PROVIDED RECORDS:
# # # #
**src/rtl/mem_port_arbiter.sv**
```systemverilog
// Shared instruction/data memory port sequencer: IF and DM requesters, IDLE->ACCESS->RESP, ack two cycles after grant.
// Optional MEM_BOUNDS_CHECK_EN adds an out-of-range address check with a bound_err output.
module mem_port_arbiter #(
    parameter int ADDR_W     = 32,
    parameter int DEPTH      = 32,
    parameter int MAX_DM_RUN = 4
) (
    input  logic              CLK,
    input  logic              RST,
    input  logic              if_req,
    input  logic [ADDR_W-1:0] if_addr,
    output logic              if_ack,
    output logic [31:0]       if_rdata,
    input  logic              dm_req,
    input  logic              dm_we,
    input  logic [ADDR_W-1:0] dm_addr,
    input  logic [31:0]       dm_wdata,
    output logic              dm_ack,
    output logic [31:0]       dm_rdata,
    output logic [ADDR_W-1:0] mem_addr,
    output logic [31:0]       mem_wd,
    output logic              mem_we,
    output logic              mem_irwrite,
    input  logic [31:0]       mem_rd,
`ifdef MEM_BOUNDS_CHECK_EN
    output logic              bound_err,
`endif
    output logic              busy
);

    localparam int CNT_W = $clog2(MAX_DM_RUN + 1);

    typedef enum logic [1:0] {
        S_IDLE   = 2'd0,
        S_ACCESS = 2'd1,
        S_RESP   = 2'd2
    } state_t;

    state_t              r_state;
    state_t              w_state_nxt;
    logic                w_grant_dm;
    logic                w_grant_if;
    logic [ADDR_W-1:0]   w_grant_addr;
    logic                w_oob;
    logic [31:0]         w_capture;

    logic [CNT_W-1:0]    r_run_cnt;
    logic [ADDR_W-1:0]   r_mem_addr;
    logic [31:0]         r_mem_wd;
    logic                r_wflag;
    logic                r_irwrite;
    logic                r_sel_dm;
    logic                r_is_store;
    logic                r_oob;
    logic [31:0]         r_if_rdata;
    logic [31:0]         r_dm_rdata;

    always_ff @(posedge CLK) begin
        if (RST) begin
            r_state <= S_IDLE;
        end else begin
            r_state <= w_state_nxt;
        end
    end

    // DM keeps priority until it has won MAX_DM_RUN grants in a row against a waiting fetch.
    always_comb begin
        w_state_nxt = r_state;
        w_grant_dm  = 1'b0;
        w_grant_if  = 1'b0;
        case (r_state)
            S_IDLE: begin
                w_grant_dm = dm_req && (!if_req || (r_run_cnt < CNT_W'(MAX_DM_RUN)));
                w_grant_if = if_req && !w_grant_dm;
                if (w_grant_dm || w_grant_if) begin
                    w_state_nxt = S_ACCESS;
                end
            end
            S_ACCESS: w_state_nxt = S_RESP;
            S_RESP:   w_state_nxt = S_IDLE;
            default:  w_state_nxt = S_IDLE;
        endcase
    end

    assign w_grant_addr = w_grant_dm ? dm_addr : if_addr;

`ifdef MEM_BOUNDS_CHECK_EN
    assign w_oob = (w_grant_addr >= ADDR_W'(DEPTH));
`else
    assign w_oob = 1'b0;
`endif

    assign w_capture = r_oob ? 32'hDEAD_BEEF : mem_rd;

    always_ff @(posedge CLK) begin
        if (RST) begin
            r_run_cnt  <= '0;
            r_mem_addr <= '0;
            r_mem_wd   <= '0;
            r_wflag    <= 1'b0;
            r_irwrite  <= 1'b0;
            r_sel_dm   <= 1'b0;
            r_is_store <= 1'b0;
            r_oob      <= 1'b0;
            r_if_rdata <= '0;
            r_dm_rdata <= '0;
        end else begin
            case (r_state)
                S_IDLE: begin
                    if (!if_req) begin
                        r_run_cnt <= '0;
                    end
                    if (w_grant_dm) begin
                        r_mem_addr <= dm_addr;
                        r_mem_wd   <= dm_wdata;
                        r_wflag    <= dm_we && !w_oob;
                        r_irwrite  <= 1'b0;
                        r_sel_dm   <= 1'b1;
                        r_is_store <= dm_we;
                        r_oob      <= w_oob;
                        if (if_req && (r_run_cnt < CNT_W'(MAX_DM_RUN))) begin
                            r_run_cnt <= r_run_cnt + CNT_W'(1);
                        end
                    end else if (w_grant_if) begin
                        r_mem_addr <= if_addr;
                        r_mem_wd   <= '0;
                        r_wflag    <= 1'b0;
                        r_irwrite  <= 1'b1;
                        r_sel_dm   <= 1'b0;
                        r_is_store <= 1'b0;
                        r_oob      <= w_oob;
                        r_run_cnt  <= '0;
                    end
                end
                S_ACCESS: begin
                    if (!r_sel_dm) begin
                        r_if_rdata <= w_capture;
                    end else if (!r_is_store) begin
                        r_dm_rdata <= w_capture;
                    end
                    r_wflag   <= 1'b0;
                    r_irwrite <= 1'b0;
                end
                default: begin
                end
            endcase
        end
    end

    // Qualifying with RST lets a reset arriving mid-access kill the write in the same cycle.
    assign mem_we      = r_wflag && (r_state == S_ACCESS) && !RST;
    assign mem_irwrite = r_irwrite;
    assign mem_addr    = r_mem_addr;
    assign mem_wd      = r_mem_wd;
    assign if_ack      = (r_state == S_RESP) && !r_sel_dm;
    assign dm_ack      = (r_state == S_RESP) && r_sel_dm;
    assign if_rdata    = r_if_rdata;
    assign dm_rdata    = r_dm_rdata;
    assign busy        = (r_state != S_IDLE);

`ifdef MEM_BOUNDS_CHECK_EN
    assign bound_err = (r_state == S_RESP) && r_oob;
`endif

endmodule

```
# # # #
The entries above must be written out again exactly as they are.

FINAL ANSWER:
**src/rtl/mem_port_arbiter.sv**
```systemverilog
// Shared instruction/data memory port sequencer: IF and DM requesters, IDLE->ACCESS->RESP, ack two cycles after grant.
// Optional MEM_BOUNDS_CHECK_EN adds an out-of-range address check with a bound_err output.
module mem_port_arbiter #(
    parameter int ADDR_W     = 32,
    parameter int DEPTH      = 32,
    parameter int MAX_DM_RUN = 4
) (
    input  logic              CLK,
    input  logic              RST,
    input  logic              if_req,
    input  logic [ADDR_W-1:0] if_addr,
    output logic              if_ack,
    output logic [31:0]       if_rdata,
    input  logic              dm_req,
    input  logic              dm_we,
    input  logic [ADDR_W-1:0] dm_addr,
    input  logic [31:0]       dm_wdata,
    output logic              dm_ack,
    output logic [31:0]       dm_rdata,
    output logic [ADDR_W-1:0] mem_addr,
    output logic [31:0]       mem_wd,
    output logic              mem_we,
    output logic              mem_irwrite,
    input  logic [31:0]       mem_rd,
`ifdef MEM_BOUNDS_CHECK_EN
    output logic              bound_err,
`endif
    output logic              busy
);

    localparam int CNT_W = $clog2(MAX_DM_RUN + 1);

    typedef enum logic [1:0] {
        S_IDLE   = 2'd0,
        S_ACCESS = 2'd1,
        S_RESP   = 2'd2
    } state_t;

    state_t              r_state;
    state_t              w_state_nxt;
    logic                w_grant_dm;
    logic                w_grant_if;
    logic [ADDR_W-1:0]   w_grant_addr;
    logic                w_oob;
    logic [31:0]         w_capture;

    logic [CNT_W-1:0]    r_run_cnt;
    logic [ADDR_W-1:0]   r_mem_addr;
    logic [31:0]         r_mem_wd;
    logic                r_wflag;
    logic                r_irwrite;
    logic                r_sel_dm;
    logic                r_is_store;
    logic                r_oob;
    logic [31:0]         r_if_rdata;
    logic [31:0]         r_dm_rdata;

    always_ff @(posedge CLK) begin
        if (RST) begin
            r_state <= S_IDLE;
        end else begin
            r_state <= w_state_nxt;
        end
    end

    // DM keeps priority until it has won MAX_DM_RUN grants in a row against a waiting fetch.
    always_comb begin
        w_state_nxt = r_state;
        w_grant_dm  = 1'b0;
        w_grant_if  = 1'b0;
        case (r_state)
            S_IDLE: begin
                w_grant_dm = dm_req && (!if_req || (r_run_cnt < CNT_W'(MAX_DM_RUN)));
                w_grant_if = if_req && !w_grant_dm;
                if (w_grant_dm || w_grant_if) begin
                    w_state_nxt = S_ACCESS;
                end
            end
            S_ACCESS: w_state_nxt = S_RESP;
            S_RESP:   w_state_nxt = S_IDLE;
            default:  w_state_nxt = S_IDLE;
        endcase
    end

    assign w_grant_addr = w_grant_dm ? dm_addr : if_addr;

`ifdef MEM_BOUNDS_CHECK_EN
    assign w_oob = (w_grant_addr >= ADDR_W'(DEPTH));
`else
    assign w_oob = 1'b0;
`endif

    assign w_capture = r_oob ? 32'hDEAD_BEEF : mem_rd;

    always_ff @(posedge CLK) begin
        if (RST) begin
            r_run_cnt  <= '0;
            r_mem_addr <= '0;
            r_mem_wd   <= '0;
            r_wflag    <= 1'b0;
            r_irwrite  <= 1'b0;
            r_sel_dm   <= 1'b0;
            r_is_store <= 1'b0;
            r_oob      <= 1'b0;
            r_if_rdata <= '0;
            r_dm_rdata <= '0;
        end else begin
            case (r_state)
                S_IDLE: begin
                    if (!if_req) begin
                        r_run_cnt <= '0;
                    end
                    if (w_grant_dm) begin
                        r_mem_addr <= dm_addr;
                        r_mem_wd   <= dm_wdata;
                        r_wflag    <= dm_we && !w_oob;
                        r_irwrite  <= 1'b0;
                        r_sel_dm   <= 1'b1;
                        r_is_store <= dm_we;
                        r_oob      <= w_oob;
                        if (if_req && (r_run_cnt < CNT_W'(MAX_DM_RUN))) begin
                            r_run_cnt <= r_run_cnt + CNT_W'(1);
                        end
                    end else if (w_grant_if) begin
                        r_mem_addr <= if_addr;
                        r_mem_wd   <= '0;
                        r_wflag    <= 1'b0;
                        r_irwrite  <= 1'b1;
                        r_sel_dm   <= 1'b0;
                        r_is_store <= 1'b0;
                        r_oob      <= w_oob;
                        r_run_cnt  <= '0;
                    end
                end
                S_ACCESS: begin
                    if (!r_sel_dm) begin
                        r_if_rdata <= w_capture;
                    end else if (!r_is_store) begin
                        r_dm_rdata <= w_capture;
                    end
                    r_wflag   <= 1'b0;
                    r_irwrite <= 1'b0;
                end
                default: begin
                end
            endcase
        end
    end

    // Qualifying with RST lets a reset arriving mid-access kill the write in the same cycle.
    assign mem_we      = r_wflag && (r_state == S_ACCESS) && !RST;
    assign mem_irwrite = r_irwrite;
    assign mem_addr    = r_mem_addr;
    assign mem_wd      = r_mem_wd;
    assign if_ack      = (r_state == S_RESP) && !r_sel_dm;
    assign dm_ack      = (r_state == S_RESP) && r_sel_dm;
    assign if_rdata    = r_if_rdata;
    assign dm_rdata    = r_dm_rdata;
    assign busy        = (r_state != S_IDLE);

`ifdef MEM_BOUNDS_CHECK_EN
    assign bound_err = (r_state == S_RESP) && r_oob;
`endif

endmodule

```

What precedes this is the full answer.